The answer must be a single number: how many lines of the entries below include "under".

*** Available records ***

--- src/include/sys_cfg.svh ---
`ifndef SYS_CFG_SVH
`define SYS_CFG_SVH

// Requester ports, two tiles and the host.
`define SYS_NUM_PORTS 3

// Cores reached by the wake-up register.
`define SYS_NUM_CORES 4

`define SYS_ADDR_WIDTH 32
`define SYS_DATA_WIDTH 32

// L2 word address width, 1024 words.
`define SYS_L2_ADDR_WIDTH 10

// Address map. Anything outside both windows goes to the external port.
`define SYS_CTRL_BASE 32'h4000_0000
`define SYS_CTRL_END  32'h4000_FFFF
`define SYS_L2_BASE   32'h8000_0000
`define SYS_L2_END    32'hBFFF_FFFF

`endif

--- src/source/sys_pkg.sv ---
`include "sys_cfg.svh"

package sys_pkg;

  typedef logic [`SYS_ADDR_WIDTH-1:0]   addr_t;
  typedef logic [`SYS_DATA_WIDTH-1:0]   data_t;
  typedef logic [`SYS_DATA_WIDTH/8-1:0] strb_t;

  // Targets on the shared bus.
  typedef enum logic [1:0] {
    CTRL_REGS,
    L2_MEMORY,
    EXTERNAL
  } target_e;

  // Control register offsets inside the 64 KiB window.
  localparam logic [15:0] REG_WAKE_UP   = 16'h0000;
  localparam logic [15:0] REG_EOC       = 16'h0004;
  localparam logic [15:0] REG_NUM_CORES = 16'h0008;

endpackage : sys_pkg

--- src/source/sys_bus_if.sv ---
`timescale 1ns/1ns

interface sys_bus_if;

  logic          req;
  logic          gnt;
  sys_pkg::addr_t addr;
  logic          we;
  sys_pkg::data_t wdata;
  sys_pkg::strb_t be;
  logic          rvalid;
  sys_pkg::data_t rdata;

  modport master (
    output req,
    output addr,
    output we,
    output wdata,
    output be,
    input  gnt,
    input  rvalid,
    input  rdata
  );

  modport slave (
    input  req,
    input  addr,
    input  we,
    input  wdata,
    input  be,
    output gnt,
    output rvalid,
    output rdata
  );

endinterface : sys_bus_if

--- src/source/sys_addr_decoder.sv ---
`timescale 1ns/1ns

`include "sys_cfg.svh"

module sys_addr_decoder (
  input  logic           clk_i,
  input  logic           rst_n_i,
  sys_bus_if.slave       up,
  sys_bus_if.master      l2,
  sys_bus_if.master      ctrl,
  output logic           ext_req_o,
  output sys_pkg::addr_t ext_addr_o,
  output logic           ext_we_o,
  output sys_pkg::data_t ext_wdata_o,
  output sys_pkg::strb_t ext_be_o,
  input  logic           ext_gnt_i,
  input  logic           ext_rvalid_i,
  input  sys_pkg::data_t ext_rdata_i,
  output logic           busy_o
);

  sys_pkg::target_e tgt;
  logic             ext_pend_q;
  logic             int_pend_q;
  logic             int_xfer;

  always_comb begin
    tgt = sys_pkg::EXTERNAL;
    if (up.addr >= `SYS_CTRL_BASE && up.addr <= `SYS_CTRL_END) begin
      tgt = sys_pkg::CTRL_REGS;
    end else if (up.addr >= `SYS_L2_BASE && up.addr <= `SYS_L2_END) begin
      tgt = sys_pkg::L2_MEMORY;
    end
  end

  // Nothing new goes out while the external port owes a response.
  assign l2.req    = up.req & (tgt == sys_pkg::L2_MEMORY) & ~ext_pend_q;
  assign ctrl.req  = up.req & (tgt == sys_pkg::CTRL_REGS) & ~ext_pend_q;
  assign ext_req_o = up.req & (tgt == sys_pkg::EXTERNAL) & ~ext_pend_q;

  assign l2.addr     = up.addr;
  assign l2.we       = up.we;
  assign l2.wdata    = up.wdata;
  assign l2.be       = up.be;
  assign ctrl.addr   = up.addr;
  assign ctrl.we     = up.we;
  assign ctrl.wdata  = up.wdata;
  assign ctrl.be     = up.be;
  assign ext_addr_o  = up.addr;
  assign ext_we_o    = up.we;
  assign ext_wdata_o = up.wdata;
  assign ext_be_o    = up.be;

  always_comb begin
    case (tgt)
      sys_pkg::L2_MEMORY: up.gnt = l2.gnt & ~ext_pend_q;
      sys_pkg::CTRL_REGS: up.gnt = ctrl.gnt & ~ext_pend_q;
      default:            up.gnt = ext_gnt_i & ~ext_pend_q;
    endcase
  end

  // The three response streams never overlap.
  assign up.rvalid = l2.rvalid | ctrl.rvalid | ext_rvalid_i;

  always_comb begin
    if (l2.rvalid) begin
      up.rdata = l2.rdata;
    end else if (ctrl.rvalid) begin
      up.rdata = ctrl.rdata;
    end else begin
      up.rdata = ext_rdata_i;
    end
  end

  assign int_xfer = (l2.req & l2.gnt) | (ctrl.req & ctrl.gnt);

  always_ff @(posedge clk_i or negedge rst_n_i) begin
    if (!rst_n_i) begin
      ext_pend_q <= 1'b0;
      int_pend_q <= 1'b0;
    end else begin
      // Internal targets always answer in the next cycle.
      int_pend_q <= int_xfer;
      if (ext_req_o && ext_gnt_i) begin
        ext_pend_q <= 1'b1;
      end else if (ext_rvalid_i) begin
        ext_pend_q <= 1'b0;
      end
    end
  end

  assign busy_o = up.req | int_pend_q | ext_pend_q;

  resp_no_overlap: assert property (@(posedge clk_i) disable iff (!rst_n_i)
    $onehot0({l2.rvalid, ctrl.rvalid, ext_rvalid_i}));

endmodule : sys_addr_decoder

--- src/flat_wrapper.sv ---
// flat-port wrapper written by rule: the top's interface ports become plain ports
module sys_addr_decoder_flat 
  (clk_i, rst_n_i, ext_req_o, ext_addr_o, ext_we_o, ext_wdata_o, ext_be_o, ext_gnt_i, ext_rvalid_i, ext_rdata_i, busy_o, up_req, up_addr, up_we, up_wdata, up_be, up_gnt, up_rvalid, up_rdata, l2_req, l2_addr, l2_we, l2_wdata, l2_be, l2_gnt, l2_rvalid, l2_rdata, ctrl_req, ctrl_addr, ctrl_we, ctrl_wdata, ctrl_be, ctrl_gnt, ctrl_rvalid, ctrl_rdata);
  sys_bus_if up_i ();
  sys_bus_if l2_i ();
  sys_bus_if ctrl_i ();
  input  logic clk_i;
  input  logic rst_n_i;
  output logic ext_req_o;
  output sys_pkg::addr_t ext_addr_o;
  output logic ext_we_o;
  output sys_pkg::data_t ext_wdata_o;
  output sys_pkg::strb_t ext_be_o;
  input  logic ext_gnt_i;
  input  logic ext_rvalid_i;
  input  sys_pkg::data_t ext_rdata_i;
  output logic busy_o;
  input wire logic [$bits(up_i.req)-1:0] up_req;
  input wire logic [$bits(up_i.addr)-1:0] up_addr;
  input wire logic [$bits(up_i.we)-1:0] up_we;
  input wire logic [$bits(up_i.wdata)-1:0] up_wdata;
  input wire logic [$bits(up_i.be)-1:0] up_be;
  output wire logic [$bits(up_i.gnt)-1:0] up_gnt;
  output wire logic [$bits(up_i.rvalid)-1:0] up_rvalid;
  output wire logic [$bits(up_i.rdata)-1:0] up_rdata;
  output wire logic [$bits(l2_i.req)-1:0] l2_req;
  output wire logic [$bits(l2_i.addr)-1:0] l2_addr;
  output wire logic [$bits(l2_i.we)-1:0] l2_we;
  output wire logic [$bits(l2_i.wdata)-1:0] l2_wdata;
  output wire logic [$bits(l2_i.be)-1:0] l2_be;
  input wire logic [$bits(l2_i.gnt)-1:0] l2_gnt;
  input wire logic [$bits(l2_i.rvalid)-1:0] l2_rvalid;
  input wire logic [$bits(l2_i.rdata)-1:0] l2_rdata;
  output wire logic [$bits(ctrl_i.req)-1:0] ctrl_req;
  output wire logic [$bits(ctrl_i.addr)-1:0] ctrl_addr;
  output wire logic [$bits(ctrl_i.we)-1:0] ctrl_we;
  output wire logic [$bits(ctrl_i.wdata)-1:0] ctrl_wdata;
  output wire logic [$bits(ctrl_i.be)-1:0] ctrl_be;
  input wire logic [$bits(ctrl_i.gnt)-1:0] ctrl_gnt;
  input wire logic [$bits(ctrl_i.rvalid)-1:0] ctrl_rvalid;
  input wire logic [$bits(ctrl_i.rdata)-1:0] ctrl_rdata;
  assign up_i.req = up_req;
  assign up_i.addr = up_addr;
  assign up_i.we = up_we;
  assign up_i.wdata = up_wdata;
  assign up_i.be = up_be;
  assign up_gnt = up_i.gnt;
  assign up_rvalid = up_i.rvalid;
  assign up_rdata = up_i.rdata;
  assign l2_req = l2_i.req;
  assign l2_addr = l2_i.addr;
  assign l2_we = l2_i.we;
  assign l2_wdata = l2_i.wdata;
  assign l2_be = l2_i.be;
  assign l2_i.gnt = l2_gnt;
  assign l2_i.rvalid = l2_rvalid;
  assign l2_i.rdata = l2_rdata;
  assign ctrl_req = ctrl_i.req;
  assign ctrl_addr = ctrl_i.addr;
  assign ctrl_we = ctrl_i.we;
  assign ctrl_wdata = ctrl_i.wdata;
  assign ctrl_be = ctrl_i.be;
  assign ctrl_i.gnt = ctrl_gnt;
  assign ctrl_i.rvalid = ctrl_rvalid;
  assign ctrl_i.rdata = ctrl_rdata;
  sys_addr_decoder u_core (.clk_i(clk_i), .rst_n_i(rst_n_i), .up(up_i), .l2(l2_i), .ctrl(ctrl_i), .ext_req_o(ext_req_o), .ext_addr_o(ext_addr_o), .ext_we_o(ext_we_o), .ext_wdata_o(ext_wdata_o), .ext_be_o(ext_be_o), .ext_gnt_i(ext_gnt_i), .ext_rvalid_i(ext_rvalid_i), .ext_rdata_i(ext_rdata_i), .busy_o(busy_o));
endmodule
--- config.mk ---
export PLATFORM = sky130hd
export DESIGN_NAME = sys_addr_decoder_flat
export DESIGN_NICKNAME = d
export VERILOG_FILES = /design/src/source/sys_pkg.sv /design/src/source/sys_bus_if.sv /design/src/source/sys_addr_decoder.sv /design/src/flat_wrapper.sv
export VERILOG_INCLUDE_DIRS = /design/src /design/src/include
export SDC_FILE = /design/constraint.sdc
export NUM_CORES = 1
export LEC_CHECK = 0
export ABC_AREA = 1
export ABC_CLOCK_PERIOD_IN_PS = 1200
export BUFFER_PORTS_ARGS = -buffer_cell sky130_fd_sc_hd__buf_2
export CORE_AREA = 2 2 162 164
export CTS_BUF_LIST = sky130_fd_sc_hd__clkbuf_16
export DETAILED_ROUTE_END_ITERATION = 10
export DIE_AREA = 0 0 164 166
export GPL_ROUTABILITY_DRIVEN = 0
export PLACE_DENSITY_LB_ADDON = 0.05
export SYNTH_ARGS = -nofsm -noshare
export SYNTH_HDL_FRONTEND = slang
export SYNTH_SLANG_ARGS = --single-unit
--- constraint.sdc ---
create_clock -name clk_i -period 1.2 [get_ports clk_i]
set_input_delay 0.12 -clock clk_i [delete_from_list [all_inputs] [get_ports clk_i]]
set_output_delay 0.12 -clock clk_i [all_outputs]
set_load 0.05 [all_outputs]
==> flow_summary.json, run 1 <==
{
  "outcome": "finished with violations",
  "violations": "negative setup slack",
  "cts_tree": "built",
  "root_buffer": "clkbuf_16",
  "critPathArrivalTime_ns": 1.11,
  "vias": 2265,
  "power_switching_mw": 1.18,
  "p_total_mw": 2.21,
  "fmax_ghz": 0.811,
  "rr_worst_depth": 6,
  "grt-ovfl-total": 0,
  "pin_count": 419,
  "cp-startpoint": "u_core.ext_pend_q",
  "start_util_pct": 9.46,
  "slew_viol_final": 0,
  "grt_max_degree": 29,
  "yosysSeqAreaShare_pct": 2.07,
  "coreArea_sq_mm": 0.0256,
  "htreeDepth": 1,
  "first_iter_violations": 44,
  "synthDistinctLibCells": 13,
  "layout_setup_ws_ns": -0.0325,
  "power_density_mw_per_mm2": 758,
  "cts_buffers": 3,
  "final_net_count": 588,
  "timing_hold_violations_final": 0,
  "ant_nets": 0,
  "required_ns": 1.08,
  "min_path_type": "input pin to flop",
  "critPathTopFamily": "flip-flops",
  "crit_path_max_fanout": 3,
  "cts.sinks": 2,
  "p_comb_share_pct": 73.9,
  "fin_crit_ns": 1.23,
  "critical_path_class": "flop to primary output",
  "setup_viol": 4,
  "syn_area_sq_mm": 0.00242,
  "timing.rr.start": "u_core.ext_pend_q",
  "grt_pass1_wl_mm": 13.7,
  "final_area_sq_mm": 0.00292,
  "pre_cts_ws_ns": -0.138,
  "end_kind": "primary output",
  "clockBufferDepth": 2,
  "dpl_cell_area_sq_mm": 0.00266,
  "grtUsageTotal_pct": 6.62,
  "die_area_sq_mm": 0.0272,
  "fillers": 3031,
  "synth_seq_cells": 2,
  "drv_cap": 0,
  "hold_depth": 3,
  "dp_hpwl_mm": 8.83,
  "portBuffers": 206,
  "cpPeakStageDelay_ns": 0.40,
  "syn_nets": 568,
  "finClkSkew_ns": 0.000384,
  "maxSlewHeadroom_pct": 82.5,
  "worstMarginPinSlew_ns": 0.264,
  "drive_gt1_share_pct": 69.7,
  "cts.clk_slew.worst_paths_ns": 0.03,
  "switching_share_pct": 53.6,
  "worstHoldStart": "ctrl_gnt",
  "pwr-share-seq_pct": 3.5,
  "drc": 0,
  "path_cells": "nor2_2 -> inv_2 -> nor2_4 -> buf_8",
  "path_buf_inv": 2,
  "wl_per_cell_microns": 13.5,
  "vdd.ir_drop.worst_v": 0.000361,
  "fin_crit_sh_pct": 103,
  "drt-pass1-iter-count": 4,
  "clock_power_share_pct": 22.6,
  "die_x_microns": 164,
  "num_rows": 59,
  "first_global_vias": 2356,
  "die_h_microns": 166,
  "cp_slowest_cell": "dfrtp_1",
  "antenna_found_initial": 3,
  "insertion_delay_ns": 0.22,
  "syn_inst": 394,
  "rsz0062_at_grt": "yes",
  "totalWireLength_mm": 10.1,
  "synth_warnings": 0,
  "syn_to_final_growth_pct": 20.4,
  "synth_area_per_cell_sq_um": 6.15,
  "crit_path_start_kind": "flop",
  "p_int_mw": 1.02,
  "power.leakage_nw": 1.43,
  "cp.depth": 4,
  "vias_per_cell": 3.02
}
[path summary, 6_finish.rpt]
path                                endpoint  slack [ns]
min                        u_core.int_pend_q        0.12
max in group asynchronous  u_core.ext_pend_q        0.87
min reg2reg                u_core.ext_pend_q        0.66
max                                 ctrl_req       -0.03
max reg2reg                u_core.int_pend_q        0.20
min in group asynchronous  u_core.int_pend_q        0.23
[synth_stat cells]
| cell | number | area, sq um |
|---|---|---|
| buf_2 | 11 | 55.1 |
| nand3_1 | 3 | 15.0 |
| nor2_1 | 46 | 173 |
| nand2_2 | 1 | 6.26 |
| inv_2 | 3 | 11.3 |
| buf_4 | 210 | 1580 |
| dfrtp_1 | 2 | 50.1 |
| or2_1 | 1 | 6.26 |
| inv_1 | 5 | 18.8 |
| a21oi_1 | 64 | 320 |
| nand2_1 | 44 | 165 |
| nor2_2 | 3 | 18.8 |
| nand4_1 | 1 | 6.26 |
[per-layer routing]
metal	vias to the layer above	track usage (%)	wire length (microns)
met1	970	5.77	3190
met2	207	12.8	5210
li1	1068	-	-
met5	-	0	0
met4	0	1.41	136
met3	20	3.90	1580
[through the flow]
step                      std cells  hold WS [ns]  util (%)  setup TNS [ns]
after floorplan                 394        -0.176         -         -0.0924
after global placement          741       -0.0883      10.4          -0.268
after detailed placement        741       -0.0912      10.4          -0.262
after CTS                       747         0.128      11.1          -0.131
after global routing            747         0.144      11.4          -0.334
final                           750         0.123      11.4         -0.0833
[layout by cell type (no fill, tap or decap), types with 4 or more instances in the layout]
cell	instances
a21oi_1	32
nor2_1	38
a21oi_2	32
nor2_4	4
inv_2	4
buf_6	5
clkbuf_4	21
buf_2	174
nand2_1	43
buf_4	26
nor2_2	7
inv_1	4
buf_12	7
[power by group through the flow]
stage | clock network (mW) | logic (mW) | registers (mW)
final | 0.499 | 1.63 | 0.0768
after global routing | 0.515 | 1.73 | 0.0775
after CTS | 0.512 | 1.62 | 0.0772
after detailed placement | 0 | 1.58 | 0.0770
after global placement | 0 | 1.59 | 0.0767
after floorplan | 0 | 2.55 | 0.0761
[sequential cells by signal, summed over array words and instances (netlist names)]
| name | cells |
|---|---|
| u_core.ext_pend_q | 1 |
| u_core.int_pend_q | 1 |
[cell families after synthesis]
logic type | share of synthesized area (%)
buffers and inverters | 68.6
and+or+nand+nor | 16.1
AOI/OAI and AO/OA | 13.2
DFF | 2.07
[repair_timing]
| action | 4_1_cts | 5_1_grt |
|---|---|---|
| resized for setup | 22 | 28 |
| endpoints found under the hold margin | 2 | 0 |
| pin swaps | 6 | 1 |
| setup buffers | 2 | 0 |
| hold buffers | 1 | 0 |
| endpoints found under the setup margin | 7 | 28 |
[final cells by class]
type | instances | area, sq um | share of cell area, %
repair buffers | 236 | 1460 | 50.1
multi-input cells | 163 | 873 | 30.0
well taps | 335 | 419 | 14.4
clock buffers | 3 | 75.1 | 2.58
flip-flops and latches | 2 | 50.0 | 1.72
inverters | 8 | 30.0 | 1.03
diodes | 3 | 7.51 | 0.258
[worst reg2reg max path, cell delays in order, from the launching register on]
cell and delay [ns]:
dfrtp_1 0.40, nor2_2 0.13, inv_2 0.09, nor2_4 0.12
buf_4 0.12, nand2_1 0.04, nand2_1 0.05
No activity file was read; power rests on OpenSTA's default activity.
==> run 2: changes to the inputs <==
PLACE_DENSITY_LB_ADDON = 0.25   (was 0.05)
==> run 2 against run 1 <==
The flow still finishes with violations (negative setup slack). Non-clock buffer count rose by 1. Worst setup slack improved by 0.0051 ns. First-iteration DRC count fell by 6.8%. Global-route usage fell by 0.73 points. Final area fell by 0.52%. Clock-buffer cell count did not move. Sequential share of layout area barely moved. Largest cell class unchanged. Largest power group unchanged.
==> flow_summary.json, run 2 (same netlist as run 1, synthesis figures left out) <==
{
  "power_density_mw_per_mm2": 761,
  "critical_path_class": "flop to primary output",
  "critPathTopFamily": "flip-flops",
  "cts.clk_slew.worst_paths_ns": 0.03,
  "rsz0062_at_grt": "yes",
  "grtUsageTotal_pct": 5.89,
  "timing_hold_violations_final": 0,
  "top_regs": "u_core.ext_pend_q x1, u_core.int_pend_q x1",
  "num_rows": 59,
  "hold_depth": 3,
  "ant_nets": 0,
  "cts_tree": "built",
  "first_iter_violations": 41,
  "portBuffers": 206,
  "first_global_vias": 2282,
  "fin_crit_ns": 1.23,
  "start_util_pct": 9.46,
  "worstHoldStart": "ctrl_gnt",
  "worstMarginPinSlew_ns": 0.266,
  "vdd.ir_drop.worst_v": 0.000451,
  "outcome": "finished with violations",
  "power.leakage_nw": 1.43,
  "pre_cts_ws_ns": -0.108,
  "slew_viol_final": 0,
  "min_path_type": "input pin to flop",
  "maxSlewHeadroom_pct": 82.3,
  "placed_cells": 740,
  "r2r-end": "u_core.int_pend_q",
  "setup_viol": 3,
  "path_cells": "nor2_2 -> inv_2 -> nor2_4 -> buf_8",
  "dpl_cell_area_sq_mm": 0.00263,
  "drive_gt1_share_pct": 69.7,
  "htreeDepth": 1,
  "setup-tns-final_ns": -0.0738,
  "end_kind": "primary output",
  "root_buffer": "clkbuf_16",
  "cpPeakStageDelay_ns": 0.40,
  "die_x_microns": 164,
  "mostFrequentLayoutCells": "188 x buf_2, 41 x nand2_1, 39 x nor2_1, 32 x a21oi_1, 32 x a21oi_2",
  "drv_cap": 0,
  "antenna_found_initial": 3,
  "timing.rr.start": "u_core.ext_pend_q",
  "whs_ns": 0.126,
  "vias_per_cell": 3.08,
  "final_util_pct": 11.3,
  "cp_slowest_cell": "dfrtp_1",
  "wl_per_cell_microns": 12.4,
  "finClkSkew_ns": 0.000380,
  "instances_no_fill": 749,
  "required_ns": 1.08,
  "whs_endpoint": "u_core.int_pend_q",
  "cts.sinks": 2,
  "p_total_mw": 2.21,
  "final_area_sq_mm": 0.00290,
  "syn_to_final_growth_pct": 19.7,
  "die_area_sq_mm": 0.0272,
  "coreArea_sq_mm": 0.0256,
  "layout_setup_ws_ns": -0.0274,
  "totalWireLength_mm": 9.32,
  "grt-ovfl-total": 0,
  "violations": "negative setup slack",
  "fmax_ghz": 0.815,
  "rr_worst_depth": 6,
  "path_buf_inv": 2,
  "drc": 0,
  "drt-pass1-iter-count": 4,
  "crit_path_start_kind": "flop",
  "rrSetupSlack_ns": 0.18,
  "clockBufferDepth": 2,
  "die_h_microns": 166,
  "critPathArrivalTime_ns": 1.11,
  "grt_pass1_wl_mm": 12.2,
  "vias": 2309,
  "grt_max_degree": 33,
  "cts_buffers": 3,
  "final_net_count": 589,
  "layout_commonest_cell": "buf_2",
  "pin_count": 419,
  "insertion_delay_ns": 0.22,
  "dp_hpwl_mm": 7.86,
  "fin_crit_sh_pct": 102,
  "crit_path_max_fanout": 3
}
run 2: cell count changes in the layout (fill, tap and decap cells not counted), sizes merged:
cell    change
diode       -2
buf        +13
clkbuf     -12
run 2: cell type report:
type / count / area [sq um]
well taps: 335 / 419
fillers: 3041 / 22700
flip-flops and latches: 2 / 50.0
inverters: 8 / 32.5
multi-input cells: 163 / 881
repair buffers: 237 / 1440
clock buffers: 3 / 75.1
diodes: 1 / 2.50
run 2: what timing repair did:
action                                  in CTS  in global routing
endpoints found under the setup margin       8                 19
hold buffers                                 1                  0
setup buffers                                3                  0
pin swaps                                   10                  3
resized for setup                           29                 15
endpoints found under the hold margin        2                  0
gates cloned                                 0                  1
run 2: where the power goes:
group | total [mW] | internal [mW] | switching (mW)
Combinational | 1.63 | 0.518 | 1.11
Sequential | 0.0776 | 0.0725 | 0.00513
Clock | 0.499 | 0.424 | 0.0755
Total | 2.21 | 1.01 | 1.19
run 2: worst max-delay path by stage:
stage	start	to	slack, ns	depth (start not counted)
3_3_place_gp	up_addr[26]	up_gnt	-0.10	9
5_1_grt	u_core.ext_pend_q	ext_req_o	-0.09	4
3_5_place_dp	up_addr[26]	up_gnt	-0.11	9
4_1_cts	u_core.ext_pend_q	l2_req	-0.03	4
2_1_floorplan	u_core.ext_pend_q	u_core.int_pend_q	-0.09	5
6_report	u_core.ext_pend_q	l2_req	-0.03	4
run 2: routing by layer:
metal | wire length [microns] | share of wire (%) | vias to the layer above | track usage, %
li1 | - | - | 1066 | -
met1 | 3200 | 34 | 954 | 5.65
met2 | 4180 | 45 | 235 | 9.63
met3 | 1560 | 17 | 50 | 4.05
met4 | 354 | 3.8 | 4 | 2.75
met5 | 31 | 0.33 | - | 0
run 2: worst reg2reg max path: cells and delay by family, from the launching register on:
family / cells / cell delay (ns)
and+or+nand+nor: 4 / 0.36
buffers and inverters: 2 / 0.20
DFF: 1 / 0.40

***

- The completed task -
4